What does the variable "t" mean in these formulas? I am a 5th grader researching this for a school project.


is there anything in mathematics, which can help predict who will and can end up in hospital. and following on from this, looking at populations can we use this predictive work to reduce hospital admissions and therefore save money?


What kind of equation would one use to create a 1-10 scale indicating the importance ranking of a certain disease, and/or disease causing pathogen? This equation should account for factors such as the mortality rate of the disease, as well as the incidence, and the degree of resistance of the involved pathogen to various treatments.

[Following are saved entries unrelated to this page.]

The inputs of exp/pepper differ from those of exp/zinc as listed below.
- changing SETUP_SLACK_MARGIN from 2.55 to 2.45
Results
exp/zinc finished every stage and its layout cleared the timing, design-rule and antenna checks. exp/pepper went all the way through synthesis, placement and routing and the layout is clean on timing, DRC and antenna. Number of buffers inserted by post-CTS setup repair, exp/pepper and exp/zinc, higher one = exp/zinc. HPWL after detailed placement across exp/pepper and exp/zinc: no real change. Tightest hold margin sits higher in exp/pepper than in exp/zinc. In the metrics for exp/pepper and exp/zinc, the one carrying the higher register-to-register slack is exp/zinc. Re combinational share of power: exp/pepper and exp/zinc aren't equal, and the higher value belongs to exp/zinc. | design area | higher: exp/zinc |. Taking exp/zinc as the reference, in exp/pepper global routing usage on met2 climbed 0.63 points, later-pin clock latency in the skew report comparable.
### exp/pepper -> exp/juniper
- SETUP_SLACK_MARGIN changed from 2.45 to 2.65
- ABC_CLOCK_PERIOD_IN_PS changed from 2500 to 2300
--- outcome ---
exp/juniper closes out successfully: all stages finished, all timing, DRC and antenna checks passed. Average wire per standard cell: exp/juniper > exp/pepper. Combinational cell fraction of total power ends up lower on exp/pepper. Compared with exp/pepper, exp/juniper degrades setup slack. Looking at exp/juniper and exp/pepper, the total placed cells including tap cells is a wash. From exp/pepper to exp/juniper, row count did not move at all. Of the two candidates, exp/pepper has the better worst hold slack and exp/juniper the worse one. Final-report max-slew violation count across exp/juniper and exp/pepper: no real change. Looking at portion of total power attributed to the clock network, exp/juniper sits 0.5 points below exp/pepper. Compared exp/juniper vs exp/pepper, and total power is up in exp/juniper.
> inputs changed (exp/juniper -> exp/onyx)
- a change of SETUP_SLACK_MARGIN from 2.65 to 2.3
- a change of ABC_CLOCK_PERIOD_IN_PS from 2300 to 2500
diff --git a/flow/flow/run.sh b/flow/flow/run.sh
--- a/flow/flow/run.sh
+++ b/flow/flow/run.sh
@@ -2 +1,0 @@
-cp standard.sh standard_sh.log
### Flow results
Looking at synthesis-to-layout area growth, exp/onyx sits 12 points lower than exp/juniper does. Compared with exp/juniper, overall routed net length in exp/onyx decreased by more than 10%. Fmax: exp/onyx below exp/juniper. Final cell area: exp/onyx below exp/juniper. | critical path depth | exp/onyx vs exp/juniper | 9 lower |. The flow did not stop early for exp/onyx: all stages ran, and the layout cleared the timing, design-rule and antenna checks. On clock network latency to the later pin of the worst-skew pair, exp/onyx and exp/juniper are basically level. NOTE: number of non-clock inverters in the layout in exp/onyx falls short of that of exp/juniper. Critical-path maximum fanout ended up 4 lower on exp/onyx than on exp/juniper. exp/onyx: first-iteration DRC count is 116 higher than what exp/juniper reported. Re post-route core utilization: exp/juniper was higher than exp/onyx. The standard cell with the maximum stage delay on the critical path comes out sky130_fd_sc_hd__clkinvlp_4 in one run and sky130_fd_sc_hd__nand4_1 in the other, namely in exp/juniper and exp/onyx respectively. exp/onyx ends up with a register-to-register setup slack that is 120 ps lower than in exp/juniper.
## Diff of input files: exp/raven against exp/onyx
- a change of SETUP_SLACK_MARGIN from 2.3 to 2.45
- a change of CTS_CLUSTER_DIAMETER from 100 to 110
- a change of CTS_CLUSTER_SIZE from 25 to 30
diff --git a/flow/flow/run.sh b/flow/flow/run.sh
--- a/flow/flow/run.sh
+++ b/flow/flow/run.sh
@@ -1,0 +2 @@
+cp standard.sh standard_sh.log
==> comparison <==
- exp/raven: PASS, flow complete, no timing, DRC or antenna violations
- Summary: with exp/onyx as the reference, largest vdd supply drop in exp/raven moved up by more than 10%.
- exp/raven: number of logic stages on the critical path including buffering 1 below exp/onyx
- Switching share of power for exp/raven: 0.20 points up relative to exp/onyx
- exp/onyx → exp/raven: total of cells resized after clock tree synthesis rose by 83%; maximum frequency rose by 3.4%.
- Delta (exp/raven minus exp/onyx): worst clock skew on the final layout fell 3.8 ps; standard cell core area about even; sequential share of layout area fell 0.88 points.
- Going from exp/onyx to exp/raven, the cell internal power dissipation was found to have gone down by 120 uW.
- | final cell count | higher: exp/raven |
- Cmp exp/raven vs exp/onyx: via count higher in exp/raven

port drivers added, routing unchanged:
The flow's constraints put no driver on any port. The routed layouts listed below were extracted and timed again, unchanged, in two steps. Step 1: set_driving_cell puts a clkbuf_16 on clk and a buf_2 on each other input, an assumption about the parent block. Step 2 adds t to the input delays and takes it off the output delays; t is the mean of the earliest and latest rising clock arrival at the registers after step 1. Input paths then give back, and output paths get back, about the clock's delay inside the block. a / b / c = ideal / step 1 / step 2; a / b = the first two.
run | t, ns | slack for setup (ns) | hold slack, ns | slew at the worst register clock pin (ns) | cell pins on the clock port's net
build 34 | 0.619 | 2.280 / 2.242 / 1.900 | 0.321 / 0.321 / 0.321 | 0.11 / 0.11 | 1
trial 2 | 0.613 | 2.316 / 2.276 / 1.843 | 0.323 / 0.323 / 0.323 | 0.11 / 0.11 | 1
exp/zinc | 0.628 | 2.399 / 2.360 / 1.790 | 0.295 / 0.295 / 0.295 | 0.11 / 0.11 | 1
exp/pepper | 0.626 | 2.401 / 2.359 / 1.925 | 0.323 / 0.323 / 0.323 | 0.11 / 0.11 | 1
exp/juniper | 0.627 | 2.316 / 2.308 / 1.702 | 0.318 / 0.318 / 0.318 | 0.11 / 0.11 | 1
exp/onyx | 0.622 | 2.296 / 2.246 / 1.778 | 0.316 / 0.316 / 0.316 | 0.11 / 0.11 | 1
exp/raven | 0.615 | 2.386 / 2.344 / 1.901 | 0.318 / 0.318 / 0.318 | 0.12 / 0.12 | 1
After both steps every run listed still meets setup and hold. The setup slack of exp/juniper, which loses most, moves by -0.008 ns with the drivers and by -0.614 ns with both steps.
This design comes from an exercise in tuning for small area, a short achievable clock period and few clock cycles per item on the open sky130 flow, not from production work. Where RTL was checked, it was by simulation tests only, not by an equivalence proof against the original.

==> run a <==
// core_issue_top
module core_issue_top (
    input  logic                   clk,
    input  logic                   rst,
    input  logic                   instr_valid,
    input  logic [31:0]            instr_word,
    input  logic                   flush,
    output logic                   stall,
    output logic                   wb_valid,
    output logic [5-1:0] wb_rd,
    output logic [32-1:0]       wb_data
);
make LEC_CHECK=0 ABC_CLOCK_PERIOD_IN_PS=3200 CAP_MARGIN=20 CORE_MARGIN=2 CORE_UTILIZATION=40 SETUP_SLACK_MARGIN=2.8 SLEW_MARGIN=20 finish   # period 7.0 ns
run.sh (not shown) runs the stock make flow with config.mk's settings and CLKGATE_MAP_FILE= SYNTH_SCRIPT=/design/flow/synth_recipe.tcl, a recipe that flattens the netlist after the stock synthesis.
==> inputs of run b, as changes to run a <==
--- a/flow/design.v
+++ b/flow/design.v
@@ -66,15 +66,15 @@
     output logic           stall
 );
     localparam int W = core_pkg::DEC_W;
     logic [DEPTH-1:0][W-1:0] q;
     logic [DEPTH-1:0]        v;
     assign head       = q[0];
     assign head_valid = v[0];
-    assign stall      = v[DEPTH-1] && !pop;
+    assign stall      = v[DEPTH-1];
     always_ff @(posedge clk) begin
         if (rst || flush) begin
             v <= '0;
         end else begin
             for (int i = 0; i < DEPTH; i++) begin
                 if (pop)
                     v[i] <= (i + 1 < DEPTH ? v[(i + 1) % DEPTH] : 1'b0) || (push && v[i]) ||
@@ -155,28 +155,24 @@
     always_comb begin
         if (ex_alu && ex_rd == rs1)
             rs1_val = alu_res;
         else if (s2_valid && s2_rd == rs1)
             rs1_val = s2_res;
         else if (div_wr && div_rd == rs1)
             rs1_val = div_res;
-        else if (rf_we && rf_waddr == rs1)
-            rs1_val = rf_wdata;
         else
             rs1_val = rf_rd[rs1];
     end
     always_comb begin
         if (ex_alu && ex_rd == rs2)
             rs2_val = alu_res;
         else if (s2_valid && s2_rd == rs2)
             rs2_val = s2_res;
         else if (div_wr && div_rd == rs2)
             rs2_val = div_res;
-        else if (rf_we && rf_waddr == rs2)
-            rs2_val = rf_wdata;
         else
             rs2_val = rf_rd[rs2];
     end
     assign haz_mul  = ex_mul && (ex_rd == rs1 || (use_rs2 && ex_rd == rs2));
     assign haz_div  = div_busy && !div_wr &&
                       (div_rd == rs1 || (use_rs2 && div_rd == rs2) || div_rd == head.rd);
     assign blk_div  = head.div && div_busy && !div_wr;
@@ -363,33 +359,27 @@
             div_cnt  <= div_cnt - 6'd1;
             div_quot <= {div_quot[32-2:0], !div_diff[32]};
             div_d    <= div_d >> 1;
             if (!div_diff[32])
                 div_rem <= div_diff[32-1:0];
         end
     end
-    logic                   res_we;
-    logic [5-1:0] res_rd;
-    logic [32-1:0]       res_data;
-    assign res_we   = s2_valid || div_wr;
-    assign res_rd   = s2_valid ? s2_rd : div_rd;
-    assign res_data = s2_valid ? s2_res : div_res;
+    assign rf_we    = s2_valid || div_wr;
+    assign rf_waddr = s2_valid ? s2_rd : div_rd;
+    assign rf_wdata = s2_valid ? s2_res : div_res;
     always_ff @(posedge clk) begin
         if (rst)
             wb_valid <= 1'b0;
         else
-            wb_valid <= res_we;
+            wb_valid <= rf_we;
     end
     always_ff @(posedge clk) begin
-        wb_rd   <= res_rd;
-        wb_data <= res_data;
+        wb_rd   <= rf_waddr;
+        wb_data <= rf_wdata;
     end
-    assign rf_we    = wb_valid;
-    assign rf_waddr = wb_rd;
-    assign rf_wdata = wb_data;
 endmodule
 module mul_csa (
     input  logic [31:0] a,
     input  logic [31:0] b,
     output logic [31:0] r0,
     output logic [31:0] r1,
     output logic [31:0] r2,
- ABC_CLOCK_PERIOD_IN_PS: 3200 -> 3000
- CORE_UTILIZATION: 40 -> 65
- PLACE_DENSITY: unset -> 0.75
- SETUP_SLACK_MARGIN: 2.8 -> 3.0
==> inputs of run c, as changes to run a <==
--- a/flow/design.v
+++ b/flow/design.v
@@ -66,15 +66,15 @@
     output logic           stall
 );
     localparam int W = core_pkg::DEC_W;
     logic [DEPTH-1:0][W-1:0] q;
     logic [DEPTH-1:0]        v;
     assign head       = q[0];
     assign head_valid = v[0];
-    assign stall      = v[DEPTH-1] && !pop;
+    assign stall      = v[DEPTH-1];
     always_ff @(posedge clk) begin
         if (rst || flush) begin
             v <= '0;
         end else begin
             for (int i = 0; i < DEPTH; i++) begin
                 if (pop)
                     v[i] <= (i + 1 < DEPTH ? v[(i + 1) % DEPTH] : 1'b0) || (push && v[i]) ||
@@ -109,16 +109,14 @@
     output logic                     ex_mul,
     output logic                     ex_div,
     output logic [5-1:0]   ex_rd,
     output logic [2:0]               ex_funct3,
     output logic                     ex_sub,
     output logic [32-1:0]         ex_a,
     output logic [32-1:0]         ex_b,
-    output logic [32-1:0]         mul_a,
-    output logic [32-1:0]         mul_b,
     input  logic [32-1:0]         alu_res,
     input  logic                     s2_valid,
     input  logic [5-1:0]   s2_rd,
     input  logic [32-1:0]         s2_res,
     input  logic                     div_busy,
     input  logic [5-1:0]   div_rd,
     input  logic                     div_resv,
@@ -155,28 +153,24 @@
     always_comb begin
         if (ex_alu && ex_rd == rs1)
             rs1_val = alu_res;
         else if (s2_valid && s2_rd == rs1)
             rs1_val = s2_res;
         else if (div_wr && div_rd == rs1)
             rs1_val = div_res;
-        else if (rf_we && rf_waddr == rs1)
-            rs1_val = rf_wdata;
         else
             rs1_val = rf_rd[rs1];
     end
     always_comb begin
         if (ex_alu && ex_rd == rs2)
             rs2_val = alu_res;
         else if (s2_valid && s2_rd == rs2)
             rs2_val = s2_res;
         else if (div_wr && div_rd == rs2)
             rs2_val = div_res;
-        else if (rf_we && rf_waddr == rs2)
-            rs2_val = rf_wdata;
         else
             rs2_val = rf_rd[rs2];
     end
     assign haz_mul  = ex_mul && (ex_rd == rs1 || (use_rs2 && ex_rd == rs2));
     assign haz_div  = div_busy && !div_wr &&
                       (div_rd == rs1 || (use_rs2 && div_rd == rs2) || div_rd == head.rd);
     assign blk_div  = head.div && div_busy && !div_wr;
@@ -197,16 +191,14 @@
     assign op_b = head.use_imm ? {{(32-12){head.imm[11]}}, head.imm} : rs2_val;
     always_ff @(posedge clk) begin
         ex_rd     <= head.rd;
         ex_funct3 <= head.funct3;
         ex_sub    <= head.sub;
         ex_a      <= rs1_val;
         ex_b      <= op_b;
-        mul_a     <= head.mul ? rs1_val : '0;
-        mul_b     <= head.mul ? rs2_val : '0;
     end
 endmodule
 `timescale 1ns/10ps
 import core_pkg::*;
 module execute_cluster (
     input  logic                   clk,
     input  logic                   rst,
@@ -363,33 +355,27 @@
             div_cnt  <= div_cnt - 6'd1;
             div_quot <= {div_quot[32-2:0], !div_diff[32]};
             div_d    <= div_d >> 1;
             if (!div_diff[32])
                 div_rem <= div_diff[32-1:0];
         end
     end
-    logic                   res_we;
-    logic [5-1:0] res_rd;
-    logic [32-1:0]       res_data;
-    assign res_we   = s2_valid || div_wr;
-    assign res_rd   = s2_valid ? s2_rd : div_rd;
-    assign res_data = s2_valid ? s2_res : div_res;
+    assign rf_we    = s2_valid || div_wr;
+    assign rf_waddr = s2_valid ? s2_rd : div_rd;
+    assign rf_wdata = s2_valid ? s2_res : div_res;
     always_ff @(posedge clk) begin
         if (rst)
             wb_valid <= 1'b0;
         else
-            wb_valid <= res_we;
+            wb_valid <= rf_we;
     end
     always_ff @(posedge clk) begin
-        wb_rd   <= res_rd;
-        wb_data <= res_data;
+        wb_rd   <= rf_waddr;
+        wb_data <= rf_wdata;
     end
-    assign rf_we    = wb_valid;
-    assign rf_waddr = wb_rd;
-    assign rf_wdata = wb_data;
 endmodule
 module mul_csa (
     input  logic [31:0] a,
     input  logic [31:0] b,
     output logic [31:0] r0,
     output logic [31:0] r1,
     output logic [31:0] r2,
@@ -1119,15 +1105,14 @@
     core_pkg::dec_t         head;
     logic                   fire;
     logic                   ex_alu, ex_mul, ex_div;
     logic [5-1:0] ex_rd;
     logic [2:0]             ex_funct3;
     logic                   ex_sub;
     logic [32-1:0]       ex_a, ex_b;
-    logic [32-1:0]       mul_a, mul_b;
     logic [32-1:0]       alu_res;
     logic                   s2_valid;
     logic [5-1:0] s2_rd;
     logic [32-1:0]       s2_res;
     logic                   div_busy;
     logic [5-1:0] div_rd;
     logic                   div_resv;
@@ -1162,16 +1147,14 @@
         .ex_mul     (ex_mul),
         .ex_div     (ex_div),
         .ex_rd      (ex_rd),
         .ex_funct3  (ex_funct3),
         .ex_sub     (ex_sub),
         .ex_a       (ex_a),
         .ex_b       (ex_b),
-        .mul_a      (mul_a),
-        .mul_b      (mul_b),
         .alu_res    (alu_res),
         .s2_valid   (s2_valid),
         .s2_rd      (s2_rd),
         .s2_res     (s2_res),
         .div_busy   (div_busy),
         .div_rd     (div_rd),
         .div_resv   (div_resv),
@@ -1188,16 +1171,16 @@
         .ex_mul     (ex_mul),
         .ex_div     (ex_div),
         .ex_rd      (ex_rd),
         .ex_funct3  (ex_funct3),
         .ex_sub     (ex_sub),
         .ex_a       (ex_a),
         .ex_b       (ex_b),
-        .mul_a      (mul_a),
-        .mul_b      (mul_b),
+        .mul_a      (ex_a),
+        .mul_b      (ex_b),
         .alu_res    (alu_res),
         .issue_div  (fire && head.div),
         .issue_rd   (head.rd),
         .issue_rem  (head.funct3[1]),
         .s2_valid   (s2_valid),
         .s2_rd      (s2_rd),
         .s2_res     (s2_res),
- ABC_CLOCK_PERIOD_IN_PS: 3200 -> 3000
- SETUP_SLACK_MARGIN: 2.8 -> 3.0
==> flow_summary.yaml <==
run_status:
  violations: "max-capacitance violations, max-slew violations"
  status: "complete, but fails checks"
timing:
  max_freq_ghz: 0.243
  tightest_slew_ns: 2.01
  finalMaxSlewViolations: 98
grt:
  antenna_found_initial: 13
job:
  maxCapViolCount: 5
That was run c.
==> flow_summary.yaml <==
timing:
  max_freq_ghz: 0.231
  finalMaxSlewViolations: 0
  tightest_slew_ns: 1.29
routing:
  wl_per_cell_um: 32.6
final_layout:
  fin_cells: 9559
run_status:
  status: "no timing/DRC/antenna violations"
grt:
  antenna_found_initial: 14
synth:
  yosys-top-cells-area: "edfxtp_1 (42%), mux4_2 (15%), dfxtp_1 (7.2%), fa_1 (4.5%), ha_1 (3.3%)"
placement:
  routabilityCongestion: 1.00
job:
  maxCapViolCount: 0
That was run a.
==> flow_summary.yaml <==
run_status:
  status: "complete, but fails checks"
  violations: "max-capacitance violations, max-slew violations"
final_layout:
  largest_reg_flops: 992
  multi_input_area_share: 0.438
critical_path:
  critical_path_required_ns: 7.61
timing:
  finalMaxSlewViolations: 1
  max_freq_ghz: 0.239
  tightest_slew_ns: 1.50
job:
  maxCapViolCount: 1
grt:
  antenna_found_initial: 20
hold_path:
  whs_path_depth: 0
That was run b.
Function was not checked in any run of this note: the RTL went through the layout flow alone.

I am in eighth grade, and am doing a school project.
Could someone provide some more information on this topic or direct me to a another helpful website? I am able to understand up to algebra 2 and some basic precalculus, so nothing above calculus, please!

Help is appreciated
Thank You


Hello there. O am writing an essay on the spread of zombies and using the SIR model. I'm still confused on how to get the transmission coefficient/contact rate. What is it based on? How can i get it?


I most commonly see 'I' used for charge in physics, however that wouldn't make sense in this case. It can't be the infectious period because that's already represented as 1/g. I'm giving a presentation on this in AP calculus in 3 days and this is by far the best source I've found, however all of it is currently void due to that single variable.


I just spent the last couple hours looking at your equations from all kinds of angles and I finally found a correct equation that shows your graph and numbers. It should be S-1 in the brackets, not vice versa how you have it written.

I've only looked at this Web page this week, and I agree with you. The equation for S(infinity) as displayed is missing a minus sign, or alternatively should be changed as you suggest. The legend on the graph following for the y-axis correctly includes the minus sign.


how do you find the value of the contact rate?


Hello. I am doing my thesis on dynamical system approach for childhood disease which is measles and I am using SIR model. Thank you for the interesting information.


I understand how these models can work for most traditional diseases, where infected individuals are no longer contagious after some period, and are generally immune, themselves. However, for a condition such as AIDS, where infected individuals are permanently infected (and without intervention, permanently contagious), what happens to the "gI" term in the equation for dI/dt (R being nonexistent).

If one were modelling HIV/AIDS, would they want to do something different with g?

Furthermore, in the equation for dS/dt, if beta is multiplied by S and I, shouldn't B be multiplied by the total population, and dS be multiplied by S?

Any clarification would be much appreciated. Thanks.


Have you considered updating this page or creating a new one specifically about COVID-19 and the issues that are arising?


How can you account for the fact that different infected people might transmit the disease to the same susceptible individual within the same time-step? Early on in an outbreak this would not be that much of a factor, but if the sizes of the susceptible and infected groups are similar later on, would there not be some overlap between transmissions? I don't think that Beta*I*S accounts for this, and I don't want to overestimate the number of infected individuals in my model.


Your equation S(infinity) as displayed (on my computer, at least) is incorrect, there is a minus sign missing. Immediately below the equation you have a plot which correctly includes the minus sign on the label for the y-axis.

It should ready S(infinity) = exp( (S(infinity) - 1)R(zero)) I believe.